Is this the time for process and automation system designs to minimize dead time and interactions? Is this the time for university graduates to understand controller modes and parameters and the power of the DCS environment? Is it possible for these graduates to know how to tune a controller with non perfect mixing, measurements, and valves? Is this the time for users to know how to improve control system performance? Is this the time for new engineers to have a virtual mentor? Is this the time for suppliers to be able to demo the value of better measurements, valves, tuning, and advanced control?
This could be the time if modeling is embedded in the DCS and becomes a common tool in universities and industry. It started to happen about 5 years ago. Terry Tolliver and Robert Heider at Washington University use an industrial DCS as a virtual plant and in a computer control lab to teach process modeling and control as part of their chemical and system engineering programs. Atanas Serbezov at Rose-Hulman Institute of Technology uses a DCS in a lab to teach process control to Chemical Engineers. A DCS system has just been installed at Purdue University as part of the Engineering Research Center with Rutgers and the New Jersey Institute of Technology. If you doubt the value, talk to the students. In industry, Broadley-James, Lilly, Lubrizol, Monsanto, and Solutia have started using embedded modeling in a DCS for process design and control.
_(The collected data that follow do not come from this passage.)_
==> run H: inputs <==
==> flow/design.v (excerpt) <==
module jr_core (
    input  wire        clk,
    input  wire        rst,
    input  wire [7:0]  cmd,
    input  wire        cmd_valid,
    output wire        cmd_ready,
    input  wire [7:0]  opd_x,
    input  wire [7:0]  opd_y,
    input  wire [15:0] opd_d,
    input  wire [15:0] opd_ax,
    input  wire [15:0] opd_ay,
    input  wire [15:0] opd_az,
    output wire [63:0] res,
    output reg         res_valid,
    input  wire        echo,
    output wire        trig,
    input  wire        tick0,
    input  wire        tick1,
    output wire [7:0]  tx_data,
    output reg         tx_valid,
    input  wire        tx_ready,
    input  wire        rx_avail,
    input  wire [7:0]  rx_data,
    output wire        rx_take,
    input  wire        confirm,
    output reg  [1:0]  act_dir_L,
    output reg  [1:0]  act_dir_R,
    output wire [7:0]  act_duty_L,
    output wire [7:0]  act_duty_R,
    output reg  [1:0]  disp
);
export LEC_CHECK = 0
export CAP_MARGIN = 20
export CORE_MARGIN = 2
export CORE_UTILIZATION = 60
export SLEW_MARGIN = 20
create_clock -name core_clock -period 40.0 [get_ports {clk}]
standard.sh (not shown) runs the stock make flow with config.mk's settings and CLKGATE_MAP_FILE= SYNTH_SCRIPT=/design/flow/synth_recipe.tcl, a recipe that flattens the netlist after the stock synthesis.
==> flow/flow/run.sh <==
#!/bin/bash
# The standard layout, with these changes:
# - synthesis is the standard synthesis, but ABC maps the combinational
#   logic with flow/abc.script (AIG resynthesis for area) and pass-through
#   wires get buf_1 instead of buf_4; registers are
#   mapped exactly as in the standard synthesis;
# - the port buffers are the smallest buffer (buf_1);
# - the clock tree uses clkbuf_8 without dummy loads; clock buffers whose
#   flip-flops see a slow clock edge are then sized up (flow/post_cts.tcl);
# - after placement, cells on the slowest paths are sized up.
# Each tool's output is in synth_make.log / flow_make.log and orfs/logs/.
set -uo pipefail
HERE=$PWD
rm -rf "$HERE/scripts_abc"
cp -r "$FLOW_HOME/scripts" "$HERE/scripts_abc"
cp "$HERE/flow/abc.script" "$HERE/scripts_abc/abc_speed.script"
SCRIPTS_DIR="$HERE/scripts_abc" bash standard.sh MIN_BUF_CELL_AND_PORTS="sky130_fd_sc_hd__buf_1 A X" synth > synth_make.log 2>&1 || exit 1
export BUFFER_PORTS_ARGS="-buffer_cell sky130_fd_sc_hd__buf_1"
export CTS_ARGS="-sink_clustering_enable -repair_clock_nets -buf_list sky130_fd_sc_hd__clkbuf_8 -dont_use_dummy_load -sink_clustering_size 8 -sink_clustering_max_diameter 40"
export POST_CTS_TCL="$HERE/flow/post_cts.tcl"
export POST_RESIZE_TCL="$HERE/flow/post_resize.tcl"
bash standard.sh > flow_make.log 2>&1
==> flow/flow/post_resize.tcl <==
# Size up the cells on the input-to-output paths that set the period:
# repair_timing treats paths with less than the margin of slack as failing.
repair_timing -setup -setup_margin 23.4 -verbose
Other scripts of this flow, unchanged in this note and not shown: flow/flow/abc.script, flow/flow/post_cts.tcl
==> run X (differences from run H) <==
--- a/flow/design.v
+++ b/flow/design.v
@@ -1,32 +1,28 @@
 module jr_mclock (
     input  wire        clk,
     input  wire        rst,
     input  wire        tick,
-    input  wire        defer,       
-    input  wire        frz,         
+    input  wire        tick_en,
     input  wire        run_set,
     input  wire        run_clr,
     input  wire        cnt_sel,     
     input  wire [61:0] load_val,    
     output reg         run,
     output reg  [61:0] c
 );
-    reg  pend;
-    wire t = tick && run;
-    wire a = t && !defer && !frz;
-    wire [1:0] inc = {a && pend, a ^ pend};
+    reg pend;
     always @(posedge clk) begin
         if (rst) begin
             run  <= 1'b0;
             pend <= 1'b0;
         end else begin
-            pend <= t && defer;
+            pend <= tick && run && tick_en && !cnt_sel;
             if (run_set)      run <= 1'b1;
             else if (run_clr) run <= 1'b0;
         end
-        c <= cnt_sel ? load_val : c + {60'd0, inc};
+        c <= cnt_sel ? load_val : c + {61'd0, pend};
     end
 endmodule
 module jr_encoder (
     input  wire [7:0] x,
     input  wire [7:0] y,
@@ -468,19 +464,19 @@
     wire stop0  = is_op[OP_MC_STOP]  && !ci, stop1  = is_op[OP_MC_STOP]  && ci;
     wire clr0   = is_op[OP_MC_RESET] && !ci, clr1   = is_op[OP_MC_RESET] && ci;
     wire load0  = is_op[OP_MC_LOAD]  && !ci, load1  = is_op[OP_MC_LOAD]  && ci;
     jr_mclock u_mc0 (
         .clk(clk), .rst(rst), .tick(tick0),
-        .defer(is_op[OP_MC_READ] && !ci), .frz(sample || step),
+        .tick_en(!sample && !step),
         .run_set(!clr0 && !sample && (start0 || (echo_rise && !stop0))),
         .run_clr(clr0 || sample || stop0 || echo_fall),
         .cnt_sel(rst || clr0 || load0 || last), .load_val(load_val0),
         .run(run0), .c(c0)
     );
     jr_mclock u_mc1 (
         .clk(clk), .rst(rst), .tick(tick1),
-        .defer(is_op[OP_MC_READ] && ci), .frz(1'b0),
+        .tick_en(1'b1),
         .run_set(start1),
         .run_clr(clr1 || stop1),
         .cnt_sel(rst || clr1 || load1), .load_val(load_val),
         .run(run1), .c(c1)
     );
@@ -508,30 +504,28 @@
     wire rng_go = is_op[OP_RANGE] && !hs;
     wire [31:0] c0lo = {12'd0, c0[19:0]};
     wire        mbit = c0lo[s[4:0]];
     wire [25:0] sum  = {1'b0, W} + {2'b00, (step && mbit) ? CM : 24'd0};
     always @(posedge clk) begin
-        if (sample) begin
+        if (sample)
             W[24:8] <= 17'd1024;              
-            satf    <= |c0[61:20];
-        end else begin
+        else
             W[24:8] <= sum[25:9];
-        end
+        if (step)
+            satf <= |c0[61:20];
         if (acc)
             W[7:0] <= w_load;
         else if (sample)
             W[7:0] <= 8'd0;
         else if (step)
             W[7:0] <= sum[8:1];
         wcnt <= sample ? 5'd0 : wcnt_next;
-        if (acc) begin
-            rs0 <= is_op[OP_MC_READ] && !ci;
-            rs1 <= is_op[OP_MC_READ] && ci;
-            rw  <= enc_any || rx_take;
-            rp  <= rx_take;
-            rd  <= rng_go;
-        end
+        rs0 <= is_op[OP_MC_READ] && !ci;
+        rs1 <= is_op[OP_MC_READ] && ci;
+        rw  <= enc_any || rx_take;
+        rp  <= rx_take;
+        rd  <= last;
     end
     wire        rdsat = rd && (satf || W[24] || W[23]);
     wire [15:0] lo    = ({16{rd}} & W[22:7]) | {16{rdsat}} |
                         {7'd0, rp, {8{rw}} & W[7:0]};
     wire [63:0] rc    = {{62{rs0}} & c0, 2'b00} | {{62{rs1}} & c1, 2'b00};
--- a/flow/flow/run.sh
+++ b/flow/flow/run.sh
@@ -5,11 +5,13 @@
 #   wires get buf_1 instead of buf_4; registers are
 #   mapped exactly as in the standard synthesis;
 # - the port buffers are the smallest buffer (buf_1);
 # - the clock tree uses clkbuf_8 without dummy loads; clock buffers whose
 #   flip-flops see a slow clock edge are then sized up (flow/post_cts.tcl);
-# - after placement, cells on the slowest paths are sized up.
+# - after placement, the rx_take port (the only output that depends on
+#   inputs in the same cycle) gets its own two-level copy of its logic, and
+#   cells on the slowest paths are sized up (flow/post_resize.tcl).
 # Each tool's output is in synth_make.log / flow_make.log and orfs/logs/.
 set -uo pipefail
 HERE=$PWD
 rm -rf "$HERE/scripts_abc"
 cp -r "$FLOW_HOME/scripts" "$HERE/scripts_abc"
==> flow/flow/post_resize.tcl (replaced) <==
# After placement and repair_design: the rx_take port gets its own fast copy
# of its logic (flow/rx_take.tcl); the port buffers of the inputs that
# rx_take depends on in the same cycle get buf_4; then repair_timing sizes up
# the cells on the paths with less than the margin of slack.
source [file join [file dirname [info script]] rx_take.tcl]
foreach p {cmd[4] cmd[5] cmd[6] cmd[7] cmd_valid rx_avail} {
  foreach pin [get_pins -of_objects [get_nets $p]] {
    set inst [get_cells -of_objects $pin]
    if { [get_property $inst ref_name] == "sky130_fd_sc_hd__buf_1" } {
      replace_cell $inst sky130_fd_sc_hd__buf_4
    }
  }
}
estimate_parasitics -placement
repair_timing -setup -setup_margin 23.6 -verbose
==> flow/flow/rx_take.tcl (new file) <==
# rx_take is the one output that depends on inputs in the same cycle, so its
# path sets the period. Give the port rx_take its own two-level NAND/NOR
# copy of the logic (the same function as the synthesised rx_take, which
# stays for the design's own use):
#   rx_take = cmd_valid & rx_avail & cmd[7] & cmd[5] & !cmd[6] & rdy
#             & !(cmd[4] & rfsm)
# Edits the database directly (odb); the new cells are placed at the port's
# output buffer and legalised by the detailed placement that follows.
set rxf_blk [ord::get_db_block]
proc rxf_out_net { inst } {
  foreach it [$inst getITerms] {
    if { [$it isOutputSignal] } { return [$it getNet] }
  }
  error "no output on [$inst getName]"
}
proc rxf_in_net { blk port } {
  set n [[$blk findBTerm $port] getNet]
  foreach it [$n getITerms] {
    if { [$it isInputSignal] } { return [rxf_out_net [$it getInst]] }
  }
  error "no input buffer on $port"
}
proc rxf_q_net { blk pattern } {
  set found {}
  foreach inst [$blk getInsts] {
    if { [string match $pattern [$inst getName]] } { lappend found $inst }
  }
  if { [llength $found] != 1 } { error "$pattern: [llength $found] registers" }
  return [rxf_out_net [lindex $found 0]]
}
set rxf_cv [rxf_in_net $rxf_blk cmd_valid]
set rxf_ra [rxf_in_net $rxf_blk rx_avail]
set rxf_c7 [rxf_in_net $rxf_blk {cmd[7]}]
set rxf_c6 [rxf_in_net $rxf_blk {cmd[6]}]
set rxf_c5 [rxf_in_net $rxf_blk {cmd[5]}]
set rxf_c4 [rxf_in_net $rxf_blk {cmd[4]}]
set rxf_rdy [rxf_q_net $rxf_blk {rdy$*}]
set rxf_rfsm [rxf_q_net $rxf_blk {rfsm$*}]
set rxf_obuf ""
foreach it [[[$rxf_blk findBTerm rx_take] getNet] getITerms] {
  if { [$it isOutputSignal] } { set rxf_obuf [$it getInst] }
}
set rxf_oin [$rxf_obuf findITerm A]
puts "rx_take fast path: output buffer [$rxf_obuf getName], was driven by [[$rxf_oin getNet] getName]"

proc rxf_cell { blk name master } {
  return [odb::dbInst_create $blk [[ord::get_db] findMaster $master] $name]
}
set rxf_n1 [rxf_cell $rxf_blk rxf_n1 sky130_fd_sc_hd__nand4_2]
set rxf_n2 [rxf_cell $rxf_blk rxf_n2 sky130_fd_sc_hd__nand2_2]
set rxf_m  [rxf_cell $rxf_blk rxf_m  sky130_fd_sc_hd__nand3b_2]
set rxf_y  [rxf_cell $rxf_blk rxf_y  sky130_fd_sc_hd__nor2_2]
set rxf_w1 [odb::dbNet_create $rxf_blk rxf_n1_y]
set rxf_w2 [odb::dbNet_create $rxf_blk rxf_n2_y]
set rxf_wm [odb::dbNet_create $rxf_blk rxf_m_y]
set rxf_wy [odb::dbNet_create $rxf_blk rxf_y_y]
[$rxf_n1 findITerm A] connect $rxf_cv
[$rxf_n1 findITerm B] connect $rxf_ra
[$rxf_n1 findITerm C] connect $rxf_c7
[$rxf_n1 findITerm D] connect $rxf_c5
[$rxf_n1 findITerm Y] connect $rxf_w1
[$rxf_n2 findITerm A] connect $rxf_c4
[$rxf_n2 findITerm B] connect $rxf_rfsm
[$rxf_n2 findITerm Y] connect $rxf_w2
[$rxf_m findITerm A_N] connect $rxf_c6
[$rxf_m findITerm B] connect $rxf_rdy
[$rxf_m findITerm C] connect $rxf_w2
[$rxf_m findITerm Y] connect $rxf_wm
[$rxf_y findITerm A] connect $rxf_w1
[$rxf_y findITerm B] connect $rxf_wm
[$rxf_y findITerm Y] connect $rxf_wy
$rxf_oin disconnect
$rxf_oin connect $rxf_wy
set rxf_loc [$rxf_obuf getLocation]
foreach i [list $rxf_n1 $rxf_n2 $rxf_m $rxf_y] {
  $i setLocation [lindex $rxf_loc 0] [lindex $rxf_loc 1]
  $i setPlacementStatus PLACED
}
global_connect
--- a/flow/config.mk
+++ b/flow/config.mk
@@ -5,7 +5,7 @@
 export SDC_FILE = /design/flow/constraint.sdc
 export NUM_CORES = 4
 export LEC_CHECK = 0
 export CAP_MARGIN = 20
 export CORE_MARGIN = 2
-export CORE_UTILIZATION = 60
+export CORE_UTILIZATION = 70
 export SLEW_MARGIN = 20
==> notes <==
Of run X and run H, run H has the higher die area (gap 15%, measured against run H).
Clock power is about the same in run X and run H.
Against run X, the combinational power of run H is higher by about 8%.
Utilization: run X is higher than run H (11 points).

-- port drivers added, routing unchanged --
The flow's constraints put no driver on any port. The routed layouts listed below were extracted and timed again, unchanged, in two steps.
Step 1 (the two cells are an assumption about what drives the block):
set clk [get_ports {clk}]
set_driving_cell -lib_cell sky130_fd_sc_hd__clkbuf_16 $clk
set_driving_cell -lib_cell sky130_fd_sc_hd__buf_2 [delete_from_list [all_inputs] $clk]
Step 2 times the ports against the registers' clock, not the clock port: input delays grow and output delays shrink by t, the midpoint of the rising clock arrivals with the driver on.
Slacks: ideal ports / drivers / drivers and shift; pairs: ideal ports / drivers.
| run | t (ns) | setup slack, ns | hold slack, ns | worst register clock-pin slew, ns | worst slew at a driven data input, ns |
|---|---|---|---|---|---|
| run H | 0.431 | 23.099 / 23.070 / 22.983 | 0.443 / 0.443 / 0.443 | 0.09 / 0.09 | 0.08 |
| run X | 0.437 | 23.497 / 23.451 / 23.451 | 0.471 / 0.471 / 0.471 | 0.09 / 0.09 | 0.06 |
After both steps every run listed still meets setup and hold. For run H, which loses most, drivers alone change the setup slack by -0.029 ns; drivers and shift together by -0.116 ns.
Background: an optimization exercise with open tools, aiming at small area, a short achievable clock period and few clock cycles per item. Do not read the settings as production practice. Only simulation tests tie the RTL to the original design; equivalence was not proved.

==> flow/design.v <==
module m64p_unit (
    input  wire        clk,
    input  wire        rst,
    input  wire        in_valid,
    output wire        in_ready,
    input  wire [2:0]  in_kind,
    input  wire [3:0]  in_reg,
    input  wire [63:0] in_data,
    output reg         out_valid,
    output reg  [63:0] out_data
);
    localparam [63:0] PRNG_RESET_S0 = 64'h9E3779B97F4A7C15;
    localparam [63:0] PRNG_RESET_S1 = 64'hBF58476D1CE4E5B9;
    localparam [2:0] K_WRITE_REG  = 3'd0;
    localparam [2:0] K_READ_REG   = 3'd1;
    localparam [2:0] K_COMMAND    = 3'd2;
    localparam [2:0] K_READ_STAT  = 3'd3;
    localparam [2:0] K_READ_FAULT = 3'd4;
    localparam [7:0] OP_ADD     = 8'h01;
    localparam [7:0] OP_XOR     = 8'h02;
    localparam [7:0] OP_SHIFT   = 8'h03;
    localparam [7:0] OP_SHIFTI  = 8'h04;
    localparam [7:0] OP_MUL32   = 8'h05;
    localparam [7:0] OP_IMUL32  = 8'h06;
    localparam [7:0] OP_MUL     = 8'h07;
    localparam [7:0] OP_IMUL    = 8'h08;
    localparam [7:0] OP_DIVMOD  = 8'h09;
    localparam [7:0] OP_LDSTATE = 8'h10;
    localparam [7:0] OP_RDSTATE = 8'h11;
    localparam [7:0] OP_NEXT    = 8'h12;
    localparam [7:0] OP_DRAW32  = 8'h13;
    localparam [7:0] OP_PICK    = 8'h14;
    localparam [3:0] CAUSE_ILLEGAL = 4'd1;
    localparam [3:0] CAUSE_DIVZERO = 4'd2;
    localparam [3:0] CAUSE_EMPTY   = 4'd3;
    localparam [1:0] ST_IDLE = 2'd0;
    localparam [1:0] ST_EXEC = 2'd1;
    localparam [1:0] ST_MUL  = 2'd2;
    localparam [1:0] ST_DIV  = 2'd3;
    reg  [1:0]  state;
    reg  [2:0]  kind_q;
    reg  [3:0]  reg_q;
    reg  [63:0] data_q;
    reg  [63:0] W [0:15];
    reg  [63:0] s0, s1;
    reg         faulted;
    reg  [3:0]  cause;
    reg  [31:0] faultword;
    reg  [1:0]   mcnt;
    reg  [127:0] acc;
    reg  [4:0]   dcnt;
    reg  [31:0]  quo;
    reg  [31:0]  rem;
    reg  [31:0]  divisor;
    assign in_ready = (state == ST_IDLE);
    wire [31:0] cw   = data_q[31:0];
    wire [7:0]  op   = cw[31:24];
    wire [3:0]  rd   = cw[23:20];
    wire [3:0]  ra   = cw[19:16];
    wire [3:0]  rb   = cw[15:12];
    wire [3:0]  re   = cw[11:8];
    wire [7:0]  imm8 = cw[7:0];
    wire [3:0]  raddr_a = (kind_q == K_READ_REG) ? reg_q : ra;
    wire [63:0] opa = W[raddr_a];
    wire [63:0] opb = W[rb];
    reg        known;
    reg [31:0] mask;
    always @(*) begin
        known = 1'b1;
        mask  = 32'hFF000FFF;
        case (op)
            OP_ADD, OP_XOR, OP_SHIFT, OP_MUL32, OP_IMUL32, OP_IMUL, OP_DIVMOD:
                mask = 32'hFF000FFF;
            OP_SHIFTI:          mask = 32'hFF00FF00;
            OP_MUL:             mask = 32'hFF0000FF;
            OP_LDSTATE:         mask = 32'hFFF00FFF;
            OP_RDSTATE:         mask = 32'hFF0FF0FF;
            OP_NEXT, OP_DRAW32: mask = 32'hFF0FFFFF;
            OP_PICK:            mask = 32'hFF00FFFF;
            default: known = 1'b0;
        endcase
    end
    wire illegal = !known
                || ((cw & mask) != {op, 24'h000000})
                || (((op == OP_MUL) || (op == OP_RDSTATE)) && (rd == re));
    wire divzero = (op == OP_DIVMOD) && (opb[31:0] == 32'd0);
    wire empty   = (op == OP_PICK)   && (opa[31:0] == 32'd0);
    wire [31:0] sh_n   = (op == OP_SHIFT) ? opb[31:0] : {{24{imm8[7]}}, imm8};
    wire [31:0] sh_neg = 32'd0 - sh_n;
    reg  [63:0] sh_out;
    always @(*) begin
        if (sh_n == 32'd0)
            sh_out = opa;
        else if (!sh_n[31])
            sh_out = (sh_n > 32'd63) ? 64'd0 : (opa >> sh_n[5:0]);
        else
            sh_out = (sh_neg > 32'd63) ? 64'd0 : (opa << sh_neg[5:0]);
    end
    wire [63:0] px       = s0 ^ (s0 >> 23);
    wire [63:0] s1_next  = px ^ s1 ^ (px << 17) ^ (s1 << 26);
    wire [63:0] prng_out = s1_next + s1;
    reg  [31:0] mul_a, mul_b;
    always @(*) begin
        if (state == ST_MUL) begin
            mul_a = mcnt[1] ? opa[63:32] : opa[31:0];
            mul_b = mcnt[0] ? opb[63:32] : opb[31:0];
        end else begin
            mul_a = opa[31:0];
            mul_b = opb[31:0];
        end
    end
    wire [63:0] mul_p = mul_a * mul_b;
    reg [127:0] mul_term;
    always @(*) begin
        case (mcnt)
            2'd0:    mul_term = {64'd0, mul_p};
            2'd1:    mul_term = {32'd0, mul_p, 32'd0};
            2'd2:    mul_term = {32'd0, mul_p, 32'd0};
            default: mul_term = {mul_p, 64'd0};
        endcase
    end
    wire [127:0] acc_next = acc + mul_term;
    wire [32:0] div_trial = {rem[31:0], quo[31]} - {1'b0, divisor};
    wire        div_ge    = !div_trial[32];
    wire [31:0] rem_next  = div_ge ? div_trial[31:0] : {rem[30:0], quo[31]};
    wire [31:0] quo_next  = {quo[30:0], div_ge};
    reg        we0, we1;
    reg [3:0]  wa0, wa1;
    reg [63:0] wd0, wd1;
    always @(*) begin
        we0 = 1'b0; wa0 = rd; wd0 = 64'd0;
        we1 = 1'b0; wa1 = re; wd1 = 64'd0;
        case (state)
            ST_EXEC: begin
                if (kind_q == K_WRITE_REG) begin
                    we0 = 1'b1; wa0 = reg_q; wd0 = data_q;
                end else if (kind_q == K_COMMAND && !faulted && !illegal) begin
                    case (op)
                        OP_ADD:    begin we0 = 1'b1; wd0 = opa + opb; end
                        OP_XOR:    begin we0 = 1'b1; wd0 = opa ^ opb; end
                        OP_SHIFT,
                        OP_SHIFTI: begin we0 = 1'b1; wd0 = sh_out; end
                        OP_MUL32:  begin we0 = 1'b1; wd0 = mul_p; end
                        OP_IMUL32: begin we0 = 1'b1; wd0 = {32'd0, mul_p[31:0]}; end
                        OP_RDSTATE: begin
                            we0 = 1'b1; wd0 = s0;
                            we1 = 1'b1; wd1 = s1;
                        end
                        OP_NEXT:   begin we0 = 1'b1; wd0 = prng_out; end
                        OP_DRAW32: begin we0 = 1'b1; wd0 = {32'd0, prng_out[31:0]}; end
                        default: ;
                    endcase
                end
            end
            ST_MUL: begin
                if (mcnt == 2'd3) begin
                    if (op == OP_MUL) begin
                        we0 = 1'b1; wd0 = acc_next[127:64];
                        we1 = 1'b1; wd1 = acc_next[63:0];
                    end else begin
                        we0 = 1'b1; wd0 = acc_next[63:0];
                    end
                end
            end
            ST_DIV: begin
                if (dcnt == 5'd31) begin
                    we0 = 1'b1;
                    if (op == OP_DIVMOD)
                        wd0 = {quo_next, rem_next[31:0]};
                    else
                        wd0 = {32'd0, rem_next[31:0]};
                end
            end
            default: ;
        endcase
    end
    integer i;
    always @(posedge clk) begin
        if (rst) begin
            for (i = 0; i < 16; i = i + 1)
                W[i] <= 64'd0;
        end else begin
            for (i = 0; i < 16; i = i + 1) begin
                if (we0 && wa0 == i[3:0])
                    W[i] <= wd0;
                else if (we1 && wa1 == i[3:0])
                    W[i] <= wd1;
            end
        end
    end
    always @(posedge clk) begin
        if (rst) begin
            state     <= ST_IDLE;
            kind_q    <= 3'd0;
            reg_q     <= 4'd0;
            data_q    <= 64'd0;
            s0        <= PRNG_RESET_S0;
            s1        <= PRNG_RESET_S1;
            faulted   <= 1'b0;
            cause     <= 4'd0;
            faultword <= 32'd0;
            mcnt      <= 2'd0;
            acc       <= 128'd0;
            dcnt      <= 5'd0;
            quo       <= 32'd0;
            rem       <= 32'd0;
            divisor   <= 32'd0;
            out_valid <= 1'b0;
            out_data  <= 64'd0;
        end else begin
            out_valid <= 1'b0;
            case (state)
                ST_IDLE: begin
                    if (in_valid) begin
                        kind_q <= in_kind;
                        reg_q  <= in_reg;
                        data_q <= in_data;
                        state  <= ST_EXEC;
                    end
                end
                ST_EXEC: begin
                    state <= ST_IDLE;
                    case (kind_q)
                        K_READ_REG:   begin out_valid <= 1'b1; out_data <= opa; end
                        K_READ_STAT:  begin out_valid <= 1'b1; out_data <= {56'd0, cause, 3'd0, faulted}; end
                        K_READ_FAULT: begin out_valid <= 1'b1; out_data <= {32'd0, faultword}; end
                        K_COMMAND: begin
                            if (faulted) begin
                                out_valid <= 1'b1; out_data <= 64'd0;
                            end else if (illegal) begin
                                faulted   <= 1'b1;
                                cause     <= CAUSE_ILLEGAL;
                                faultword <= cw;
                                out_valid <= 1'b1; out_data <= 64'd0;
                            end else if (divzero || empty) begin
                                faulted   <= 1'b1;
                                cause     <= divzero ? CAUSE_DIVZERO : CAUSE_EMPTY;
                                faultword <= cw;
                                out_valid <= 1'b1; out_data <= 64'd0;
                            end else begin
                                case (op)
                                    OP_MUL, OP_IMUL: begin
                                        mcnt  <= 2'd0;
                                        acc   <= 128'd0;
                                        state <= ST_MUL;
                                    end
                                    OP_DIVMOD: begin
                                        quo     <= opa[31:0];
                                        rem     <= 32'd0;
                                        divisor <= opb[31:0];
                                        dcnt    <= 5'd0;
                                        state   <= ST_DIV;
                                    end
                                    OP_PICK: begin
                                        s0      <= s1;
                                        s1      <= s1_next;
                                        quo     <= prng_out[31:0];
                                        rem     <= 32'd0;
                                        divisor <= opa[31:0];
                                        dcnt    <= 5'd0;
                                        state   <= ST_DIV;
                                    end
                                    OP_LDSTATE: begin
                                        s0 <= opa;
                                        s1 <= opb;
                                        out_valid <= 1'b1; out_data <= 64'd0;
                                    end
                                    OP_NEXT, OP_DRAW32: begin
                                        s0 <= s1;
                                        s1 <= s1_next;
                                        out_valid <= 1'b1; out_data <= 64'd0;
                                    end
                                    default: begin
                                        out_valid <= 1'b1; out_data <= 64'd0;
                                    end
                                endcase
                            end
                        end
                        default: begin out_valid <= 1'b1; out_data <= 64'd0; end
                    endcase
                end
                ST_MUL: begin
                    acc  <= acc_next;
                    mcnt <= mcnt + 2'd1;
                    if (mcnt == 2'd3) begin
                        state     <= ST_IDLE;
                        out_valid <= 1'b1;
                        out_data  <= 64'd0;
                    end
                end
                ST_DIV: begin
                    quo  <= quo_next;
                    rem  <= rem_next;
                    dcnt <= dcnt + 5'd1;
                    if (dcnt == 5'd31) begin
                        state     <= ST_IDLE;
                        out_valid <= 1'b1;
                        out_data  <= 64'd0;
                    end
                end
            endcase
        end
    end
endmodule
Modeling was such an integral part of my career, it is difficult for me to imagine how I would have learned and accomplished anywhere near as much without it. Modeling was a key part of my job even in the old days when you had to key punch cards for the IBM Continuous Simulation Modeling Program (CSMP) and submit them for an overnight run in a room full of main frame computers. When I got terminal server access to a computer with the Advanced Continuous Simulation Language Program (ACSL), I thought I was in heaven even though ACSL was designed for the aerospace industry. When graphical flow sheet simulators on a PC came along that we could interface to a DCS, I was blown away even though the interface was slow and cumbersome and the model speedup was rather minimal and inconsistent. I gave this all up to retire in 2002 and set up the virtual plant at Washington University. This wasn't quite enough so I ended up in Austin in the fall of 2004 to see if I could help the future of modeling by making it more accessible. While only 50% of my 75% part time venture is actually doing modeling, I am at a juncture to see how well it can be used.
Eventually the automation world will evolve to where modeling is an integral tool for learning and 4D processes (development, design, deployment, and diagnostics). While my physics and process modeling background leads me to focus on models based on first principles, data driven models such as neural networks, linear dynamic estimators (e.g. MPC models), and multivariate statistical process control such as projection to latent structures (PLS) have great relevance because they have make no assumptions and detect the inevitable unknowns. I envision a future of hybrid models embedded in the DCS that use the best that each of these modeling technologies offers. Is this the time?